**EXERCISE:**
Beginning at the line containing "global route: cmd[26] / rsp[1] / 3.63 / 6", output every line to the end of the data below exactly as it appears.

**INPUT:**
Background: an optimization exercise with open tools, aiming at small area. Do not read the settings as production practice.
The RTL was checked by simulation tests, not by an equivalence proof against the original design.
Power figures rest on the tool's default switching activity, not on a simulated workload.

===== flow/config.mk =====
export PLATFORM = sky130hd
export DESIGN_NAME = termostato_sig
export DESIGN_NICKNAME = termostato_sig
export VERILOG_FILES = /design/flow/design.v
export SDC_FILE = /design/flow/constraint.sdc
export NUM_CORES = 4
export LEC_CHECK = 0
export CAP_MARGIN = 20
export CORE_MARGIN = 2
export CORE_UTILIZATION = 40
export SLEW_MARGIN = 20

===== flow/constraint.sdc =====
create_clock -name core_clock -period 10.0 [get_ports {clk}]
set_input_delay 2.0000 -clock core_clock [delete_from_list [all_inputs] [get_ports {clk}]]
set_output_delay 2.0000 -clock core_clock [all_outputs]
set_load 0.01 [all_outputs]

===== flow/design.v =====
`default_nettype none
module termostato_sig (
    input  wire        clk,
    input  wire        rst,         
    input  wire        cmd_valid,   
    input  wire [31:0] cmd,
    output wire        cmd_ready,   
    output wire        rsp_valid,   
    output wire [31:0] rsp,
    output reg         led_dout,
    output reg         servo_out
);
    reg [15:0] pw;         
    reg [4:0]  ft;         
    reg [15:0] sec;        
    reg [1:0]  frm;        
    reg        tick_en;    
    reg [1:0]  tph;        
    reg        tpend;      
    reg        tovr;       
    reg        gapv;       
    reg        ill;        
    reg [23:0] frame;      
    reg [5:0]  pk;         
    reg [4:0]  pd;         
    wire busy = !pk[5] && !(pk[4] && pk[3]);         
    wire sat  = (pk == 6'd24) && (pd == 5'd0);       
    wire z23 = (cmd[23:0] == 24'h0);
    wire is_nop   = (cmd[31:24] == 8'h00) && z23;
    wire is_send  = (cmd[31:24] == 8'h10);
    wire is_wrpw  = (cmd[31:16] == 16'h2000);
    wire is_wrctl = (cmd[31:24] == 8'h30) && (cmd[23:1] == 23'h0);
    wire is_rd    = (cmd[31:28] == 4'h4) && z23 && (cmd[27:24] <= 4'd4);
    assign cmd_ready = !busy && !rst;
    wire   accept    = cmd_valid && cmd_ready;
    wire       tick_ev   = tick_en && (tph == 2'd3);
    wire       svc       = tpend && !busy;
    wire       ft_wrap   = (ft == 5'd19);
    wire [4:0] ft_p2     = svc ? (ft_wrap ? 5'd0 : ft + 5'd1) : ft;
    wire       sec_step  = svc && ft_wrap && frm[1];
    wire [15:0] sec_p2   = sec + {15'd0, sec_step};
    wire       tpend_p2  = tpend && !svc;
    wire       tpend_p3  = tpend_p2 || tick_ev;
    wire       tovr_p3   = tovr || (tick_ev && tpend_p2);
    wire [3:0] sel = cmd[27:24];
    assign rsp_valid = accept && is_rd;
    assign rsp[31:16] = 16'd0;
    assign rsp[15:0] =
        sel[2]               ? sec_p2 :
        (sel[1:0] == 2'd0)   ? {12'd0, ill, gapv, tovr_p3, tpend_p3} :
        (sel[1:0] == 2'd1)   ? {11'd0, ft_p2} :
        (sel[1:0] == 2'd2)   ? pw :
                               {15'd0, tick_en};
    wire do_send  = accept && is_send;
    wire do_wrpw  = accept && is_wrpw;
    wire do_wrctl = accept && is_wrctl;
    wire do_ill   = accept && !(is_nop || is_send || is_wrpw || is_wrctl || is_rd);
    wire pd_zero = (pd == 5'd0);
    wire [5:0] pk_dec = pd_zero ? pk - 6'd1 : pk;
    wire [4:0] pd_dec = pd_zero ? 5'd19 : pd - 5'd1;
    wire lvl = pd_zero ? (pk != 6'd0)
                       : ((pd >= 5'd15) || ((pd >= 5'd8) && frame[pk[4:0]]));
    always @(posedge clk) begin
        if (do_send)
            frame <= {cmd[15:8], cmd[23:16], cmd[7:0]};
        tph <= tick_en ? tph + 2'd1 : 2'd0;
        if (rst) begin
            pw        <= 16'd0;
            ft        <= 5'd0;
            sec       <= 16'd0;
            frm       <= 2'd0;
            tick_en   <= 1'b0;
            tpend     <= 1'b0;
            tovr      <= 1'b0;
            gapv      <= 1'b0;
            ill       <= 1'b0;
            pk        <= 6'd24;
            pd        <= 5'd0;
            led_dout  <= 1'b0;
            servo_out <= 1'b0;
        end else begin
            ft  <= ft_p2;
            sec <= sec_p2;
            if (svc) begin
                servo_out <= (pw[15:5] != 11'd0) || (ft_p2 <= pw[4:0]);
                if (ft_wrap)
                    frm <= frm[1] ? 2'd0 : frm + 2'd1;
            end
            tpend <= tpend_p3;
            tovr  <= tovr_p3;
            if (do_wrpw)
                pw <= cmd[15:0];
            if (do_wrctl) begin
                tick_en <= cmd[0];
                if (!cmd[0])
                    tpend <= 1'b0;
            end
            if (do_ill)
                ill <= 1'b1;
            if (do_send) begin
                if (!sat)
                    gapv <= 1'b1;
                pk       <= 6'd23;
                pd       <= 5'd19;
                led_dout <= 1'b1;
            end else begin
                if (!sat) begin
                    pk <= pk_dec;
                    pd <= pd_dec;
                end
                led_dout <= busy && lvl;
            end
        end
    end
endmodule
`default_nettype wire

===== flow/flow/run.sh =====
#!/bin/bash
set -euo pipefail
export BUFFER_PORTS_ARGS="-buffer_cell sky130_fd_sc_hd__buf_1"
export CTS_ARGS="-sink_clustering_enable -repair_clock_nets -dont_use_dummy_load"
bash standard.sh > standard.log 2>&1

===== flow/standard.sh =====
#!/bin/bash
# synth_recipe.tcl (not shown) runs the flow's synth.tcl, then flattens the netlist and writes it again
# the make line also repeats each setting of config.mk as NAME=value (left out here)
make -C /OpenROAD-flow-scripts/flow DESIGN_CONFIG=/design/flow/config.mk WORK_HOME=/design/flow/orfs CLKGATE_MAP_FILE= SYNTH_SCRIPT=/design/flow/synth_recipe.tcl "${@:-finish}"

==> reports/metrics.cfg, run 1 <==
[status]
status = no timing/DRC/antenna violations

[worst_setup_path]
critPathSlowestCell = inv_1
rrSetupSlack_ns = 7.21
worstPathArrival_ns = 3.77
cp_top_family = buffers and inverters
max_stage_delay_ns = 0.46
timing.rr.start = pk[3]
setup.worst_path.class = in -> out
worstSetupEndpointType = output pin
worst-path-max-fanout = 43
required_ns = 8.00
start_kind = input port
crit_chain = clkbuf_2, buf_4, inv_1, nand3_1, nor4_1, o2111a_1, buf_1
reg2reg_depth = 11
r2r_end = servo_out
critPathBufInv = 4

[die]
dieWidth_um = 106
start_util_pct = 40.8
die_h_um = 106
io_pins = 71
core_area_sq_mm = 0.0102
placementRows = 37
dieArea_sq_mm = 0.0112

[yosys]
synth-xor-area-share_pct = 4.43
synth-simple-area-share_pct = 19.9
synth_area_per_cell_sq_um = 9.83
synthMuxAreaShare_pct = 7.95
synth-main-ff-cell = dfxtp_1
synthArstFlopShare_pct = 0
synth_area_leaders = dfxtp_1, edfxtp_1, mux2i_1
netlist_area_sq_mm = 0.00416
synth_edf_count = 24
synth_top_area_share_pct = 28.4
yosysMostFrequentCell = dfxtp_1
ys_types = 52
synth_fa_ha_area_share_pct = 3.85
synth_area_leader_cell = dfxtp_1
syn_inst = 423
synth-compound-area-share_pct = 10.8
yosysWarningCount = 1
yosys_register_bits = 83
synth_top_family_by_area = simple AND/OR/NAND/NOR gates
seq_area_frac_synth_pct = 45.8
synth_commonest_cells = dfxtp_1, nor2_1, edfxtp_1, mux2i_1, nand2_1

[cells_and_area]
fillers = 1005
multi_input_area_sq_mm = 0.00201
final_nets = 516
diodes = 0
area_delta_synth_final_pct = 8.25
regArea_sq_mm = 0.00190
drive_gt1_share_pct = 4.93

[timing]
post-route-min-period_ns = 5.77
fmax_mhz = 173
fin_setup_tns_ns = 0
min_period_over_period_pct = 57.7
maxSlewHeadroom_pct = 46.4
worst_pin_slew_ns = 0.798
hold_viol_final = 0
slew_viol_final = 0
rsz0062_at_grt = false
finClkSkew_ns = 0.0243
setup_violations = 0

[grt]
grt_most_used_layer = met2
grt-ovfl-total = 0
grt_util_met1_pct = 22.2
grt_max_degree = 44
grt_pass1_wl_um = 15400
antenna_found_initial = 0
grt_use_total_pct = 17.5
use_met2_pct = 29.4
grt_use_met3_pct = 4.90
grt_pass1_vias = 3049

[drt]
drt_iter0_drc = 90
wl_per_cell_um = 15.5
wl_um = 9320
drc = 0
vias_per_cell = 5.06
ant_nets = 0
vias = 3054
drtPass1Iterations = 4

[power]
power_leakage_nw = 1.61
cellPowerDensity_mw_per_mm2 = 153
power_uw = 688
vdd_drop_max_mv = 0.0544

[clock_tree]
cts_root_buf = clkbuf_8
clockBufferDepth = 2
clk_pin_slew_ns = 0.08
cts.sinks = 83
hold_buffers = 0
post_cts_buffers = 0
clock_latency_ns = 0.36
cts_tree = yes
cts_buffers = 9
cts_resized = 0
htree_num_levels = 3

[place]
port_buffers = 54
gp_congestion = 0.818
hpwl_um = 6860

[hold_path]
whs_endpoint = tph[0]
min_from = tph[0]
min_path_cells = 1
hold_class = reg -> reg

[flow_run]
cap_violations = 0

-- layout by cell type, fill, tap and decap left out, types with 3 or more instances in the layout --
cell      instances
dfxtp_1          59
nor3_1            9
conb_1           16
nand2_1          23
nor4_1           11
and4_1            4
and2_1           19
a31oi_1           7
o21ai_0           8
and3_1            6
mux2i_1          24
mux4_2            4
buf_1            53
nor2_1           44
a22o_1           11
xor2_1            6
ha_1             12
nand2b_1          5
a211oi_1          4
or4_1             3
a21oi_1          21
edfxtp_1         24
nor2b_1          10
o41ai_1           3
inv_1            18
nand4_1           4
xnor2_1          15
clkbuf_8          9
nand3_1          10
-- layer usage --
layer  routed length [um]  up-vias
met5                    0        -
met3                  378       11
li1                     -     1563
met1                 4330     1423
met4                  118        0
met2                 4490       57
-- kinds of logic (layout without fill, tap and decap cells) --
logic type                 count (synthesis)  after routing
and+or+nand+nor                          156            156
muxes                                     28             28
other                                      1             16
AOI/OAI and AO/OA                         66             66
buffers and inverters                     55             84
xor gates and xnor gates                  21             21
adders and majority gates                 13             13
DFF                                       83             83
-- report_power, final --
| part | internal (mW) | switching, mW |
|---|---|---|
| Sequential | 0.358 | 0.0192 |
| Combinational | 0.0509 | 0.0700 |
| Clock | 0.0807 | 0.108 |
| Total | 0.490 | 0.198 |
-- final cells by class --
class | count | area share (%)
clock buffers | 9 | 2.75
flip-flops and latches | 83 | 42.3
multi-input cells | 300 | 44.7
repair buffers | 56 | 4.95
inverters | 19 | 1.59
well taps | 136 | 3.78
-- worst reg2reg max path: stages, from the launching register on --
cell and delay [ns]:
dfxtp_1 0.51, a21o_1 0.27, and2_1 0.36, mux2i_1 0.36, inv_1 0.08, ha_1 0.29, nor2b_1 0.13, o21a_1 0.16
o21ai_0 0.13, nand2b_1 0.07, a21oi_1 0.17, o221a_2 0.20
-- sequential cells by signal, indices dropped and copies added, names as in the netlist --
register,cells
frame,24
frm,2
ft,5
gapv,1
ill,1
led_dout,1
pd,5
pk,6
pw,16
sec,16
servo_out,1
tick_en,1
tovr,1
tpend,1
tph,2
-- worst max path at each step --
stage | depth (start not counted) | startpoint | slack [ns] | end
after floorplan | 4 | cmd[24] | 5.02 | rsp[0]
after detailed placement | 7 | rst | 4.17 | rsp_valid
after CTS | 7 | rst | 4.17 | rsp_valid
final | 7 | rst | 4.23 | rsp_valid
after global routing | 7 | rst | 4.01 | rsp_valid
after global placement | 5 | cmd[26] | 4.24 | rsp[13]
-- per-stage QoR --
| stage | worst slack (ns) | instances | area [sq um] | util, % | hold slack (ns) |
|---|---|---|---|---|---|
| 2_1_floorplan | 5.02 | 438 | 4210 | - | 0.398 |
| 3_3_place_gp | 4.24 | 593 | 4360 | 42.9 | 0.409 |
| 3_5_place_dp | 4.17 | 593 | 4360 | 42.9 | 0.412 |
| 4_1_cts | 4.17 | 602 | 4490 | 44.1 | 0.430 |
| 5_1_grt | 4.01 | 603 | 4500 | 44.2 | 0.452 |
| 6_report | 4.23 | 603 | 4500 | 44.2 | 0.432 |
==> run 2: changes to the inputs <==
--- a/flow/design.v
+++ b/flow/design.v
@@ -63,13 +63,13 @@
     always @(posedge clk) begin
         if (do_send)
             frame <= {cmd[15:8], cmd[23:16], cmd[7:0]};
-        tph <= tick_en ? tph + 2'd1 : 2'd0;
         if (rst) begin
             pw        <= 16'd0;
             ft        <= 5'd0;
             sec       <= 16'd0;
             frm       <= 2'd0;
             tick_en   <= 1'b0;
+            tph       <= 2'd0;
             tpend     <= 1'b0;
             tovr      <= 1'b0;
             gapv      <= 1'b0;
@@ -79,6 +79,7 @@
             led_dout  <= 1'b0;
             servo_out <= 1'b0;
         end else begin
+            tph <= tick_en ? tph + 2'd1 : 2'd0;
             ft  <= ft_p2;
             sec <= sec_p2;
             if (svc) begin
@@ -92,8 +93,10 @@
                 pw <= cmd[15:0];
             if (do_wrctl) begin
                 tick_en <= cmd[0];
-                if (!cmd[0])
+                if (!cmd[0]) begin
+                    tph   <= 2'd0;
                     tpend <= 1'b0;
+                end
             end
             if (do_ill)
                 ill <= 1'b1;
==> flow/run.sh (new file) <==
#!/bin/bash
# synth_recipe.tcl (not shown) runs the flow's synth.tcl, then flattens the netlist and writes it again
# the make line also repeats each setting of config.mk as NAME=value (left out here)
make -C /OpenROAD-flow-scripts/flow DESIGN_CONFIG=/design/flow/config.mk WORK_HOME=/design/flow/orfs CLKGATE_MAP_FILE= SYNTH_SCRIPT=/design/flow/synth_recipe.tcl finish
removed: flow/flow/run.sh
removed: flow/standard.sh
==> run 2 against run 1 <==
Maximum frequency shrank 7.8%. Largest cell class unchanged. Routed wire length grew 4.9%. Die area grew 1.6%. Still clean. Critical endpoint is now rsp[2]. Design area grew 10%. Critical path type unchanged. Sequential share of layout area shrank 4.0 points.
==> reports/metrics.cfg, run 2 <==
[worst_setup_path]
start_kind = input port
crit_chain = clkdlybuf4s50_1, nor2_2, o21ai_0, a21oi_1, a221o_1, clkdlybuf4s50_1
timing.rr.start = ft[0]
critPathBufInv = 2  ; -2
cpMostUsedCell = clkdlybuf4s50_1
worst-path-max-fanout = 22  ; -49%
critPathSlowestCell = clkdlybuf4s50_1
reg2reg_depth = 9  ; -2
cp_top_family = buffers and inverters
setup.worst_path.class = in -> out
worstPathArrival_ns = 4.26  ; +0.49 ns
worstSetupEndpointType = output pin
max_stage_delay_ns = 0.84  ; +0.38 ns
r2r_end = sec[14]
rrSetupSlack_ns = 7.07  ; -0.14 ns
required_ns = 8.00  ; about the same

[clock_tree]
cts.sinks = 83  ; unchanged
clk_pin_slew_ns = 0.09  ; about the same
clock_latency_ns = 0.35  ; about the same
clockBufferDepth = 2  ; unchanged
post_cts_buffers = 0  ; unchanged
htree_num_levels = 3  ; unchanged
cts_root_buf = clkbuf_8
cts_tree = yes
cts_resized = 0  ; unchanged
cts_buffers = 9  ; unchanged
hold_buffers = 0  ; unchanged

[cells_and_area]
regMostFlops = frame
postLayoutCellArea_sq_mm = 0.00497  ; +10%
drive_gt1_share_pct = 7.14  ; +2.2 points
fillers = 993  ; -1.2%
largest_reg_flops = 24  ; unchanged
reg.largest.list = frame (24), pw (16), sec (16)
stdcell_count = 612  ; +1.5%
area_delta_synth_final_pct = 17.7
mostFrequentLayoutCells = dfxtp_1, clkdlybuf4s50_1, nor2_1
final_nets = 518  ; +0.39%
final_common_cell = dfxtp_1
fin_util_pct = 48.4  ; +4.2 points
diodes = 0  ; unchanged

[yosys]
synthArstFlopShare_pct = 0  ; unchanged
yosysWarningCount = 1  ; unchanged
synth_area_leaders = dfxtp_1, edfxtp_1, mux2i_1
ys_types = 61  ; +17%
synth_area_leader_cell = dfxtp_1
netlist_area_sq_mm = 0.00422  ; +1.6%
syn_inst = 423  ; unchanged
synth_top_area_share_pct = 28.0  ; -0.45 points
yosysMostFrequentCell = dfxtp_1
yosys_register_bits = 83  ; unchanged
synth-main-ff-cell = dfxtp_1
synth_edf_count = 24  ; unchanged
synth_area_per_cell_sq_um = 9.99  ; +1.6%
seq_area_frac_synth_pct = 45.0  ; -0.73 points
synth_commonest_cells = dfxtp_1, nor2_1, edfxtp_1, nand2_1, mux2i_1

[drt]
wl_per_cell_um = 16.0  ; +3.4%
vias = 3232  ; +5.8%
vias_per_cell = 5.28  ; +4.3%
drtPass1Iterations = 5  ; +1
ant_nets = 0  ; unchanged
drt_iter0_drc = 170  ; +89%
drc = 0  ; unchanged
wl_um = 9780  ; +4.9%

[timing]
setup_violations = 0  ; unchanged
slew_viol_final = 0  ; unchanged
fin_setup_tns_ns = 0  ; unchanged
rsz0062_at_grt = false
finClkSkew_ns = 0.00770  ; -0.0166 ns
min_period_over_period_pct = 62.6  ; +4.9 points
postLayoutSetupSlackWorst_ns = 3.74  ; -0.489 ns
hold_viol_final = 0  ; unchanged
fmax_mhz = 160  ; -7.8%
hold_slack_ns = 0.435  ; +0.00382 ns
maxSlewHeadroom_pct = 44.2  ; -2.2 points
worst_pin_slew_ns = 0.835  ; +0.0371 ns
post-route-min-period_ns = 6.26  ; +0.489 ns

[die]
io_pins = 71  ; unchanged
placementRows = 37  ; unchanged
start_util_pct = 41.1  ; +0.29 points
dieArea_sq_mm = 0.0114  ; +1.6%
core_area_sq_mm = 0.0103  ; +0.91%
dieWidth_um = 107  ; +0.78%
die_h_um = 107  ; +0.78%

[power]
seq_power_share_pct = 48.1  ; -6.8 points
power_leakage_nw = 1.79  ; +11%
p_clk_share_pct = 27.1  ; -0.4 points
swShare_pct = 33.4  ; +4.6 points
p_int_uw = 560  ; +14%
power_frac_comb_pct = 24.8  ; +7.2 points
vdd_drop_max_mv = 0.0776  ; +42%
cellPowerDensity_mw_per_mm2 = 169  ; +11%
power_uw = 841  ; +22%
switchingPower_uw = 281  ; +42%

[hold_path]
whs_endpoint = tph[0]
min_path_cells = 1  ; unchanged
hold_class = reg -> reg
min_from = tph[0]

[grt]
antenna_found_initial = 0  ; unchanged
grt_pass1_wl_um = 16200  ; +5.4%
grt_max_degree = 45  ; +2.3%
grt_pass1_vias = 3195  ; +4.8%
grt-ovfl-total = 0  ; unchanged
grt_use_total_pct = 18.0  ; +0.53 points

[flow_run]
cap_violations = 0  ; unchanged

[place]
gp_congestion = 0.845  ; +3.3%
hpwl_um = 7070  ; +3.0%
placed_cell_area_sq_mm = 0.00479  ; +9.7%
dp_slack_ns = 3.78  ; -0.390 ns
port_buffers = 54  ; unchanged
dpl.cell_count = 596  ; +0.51%

[status]
status = no timing/DRC/antenna violations

-- run 2: cell type report --
cell class / instances / area [sq um] / area share [%]
Inverter: 18 / 67.6 / 1.36
Clock inverter: 7 / 58.8 / 1.18
Multi-Input combinational cell: 302 / 2080 / 41.9
Sequential cell: 83 / 1900 / 38.3
Timing Repair Buffer: 57 / 563 / 11.3
Clock buffer: 9 / 124 / 2.49
Tap cell: 136 / 170 / 3.42
-- run 2: cells by family after synthesis --
| logic type | after synthesis | share of synthesized area, % |
|---|---|---|
| AOI/OAI and AO/OA | 69 | 12.0 |
| xor gates and xnor gates | 20 | 4.15 |
| adders and majority gates | 12 | 3.55 |
| buffers and inverters | 53 | 6.96 |
| DFF | 83 | 45.0 |
| muxes | 25 | 7.23 |
| other | 1 | 0.0888 |
| and+or+nand+nor | 160 | 21.0 |
-- run 2: how the worst max path moves through the flow --
stage / startpoint / end / slack [ns] / depth (start not counted)
finish: cmd[26] / rsp[2] / 3.74 / 6
floorplan: cmd[24] / rsp[10] / 5.08 / 3
detailed placement: cmd[26] / rsp[1] / 3.78 / 6
CTS: cmd[26] / rsp[1] / 3.79 / 6
global route: cmd[26] / rsp[1] / 3.63 / 6
global placement: rst / rsp_valid / 3.78 / 6
-- run 2: layer usage --
metal | wire (um) | track usage, %
met1 | 4600 | 24.7
met2 | 4650 | 27.8
met3 | 367 | 3.65
met4 | 159 | 7.24
met5 | 0 | 0
-- run 2: power groups by stage --
stage	clock [mW]	combinational, mW	sequential [mW]
after floorplan	0	0.183	0.385
after global placement	0	0.205	0.413
after detailed placement	0	0.205	0.413
after CTS	0.235	0.207	0.405
after global routing	0.247	0.231	0.410
final	0.228	0.209	0.405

**TASK RESULT:**
global route: cmd[26] / rsp[1] / 3.63 / 6
global placement: rst / rsp_valid / 3.78 / 6
-- run 2: layer usage --
metal | wire (um) | track usage, %
met1 | 4600 | 24.7
met2 | 4650 | 27.8
met3 | 367 | 3.65
met4 | 159 | 7.24
met5 | 0 | 0
-- run 2: power groups by stage --
stage	clock [mW]	combinational, mW	sequential [mW]
after floorplan	0	0.183	0.385
after global placement	0	0.205	0.413
after detailed placement	0	0.205	0.413
after CTS	0.235	0.207	0.405
after global routing	0.247	0.231	0.410
final	0.228	0.209	0.405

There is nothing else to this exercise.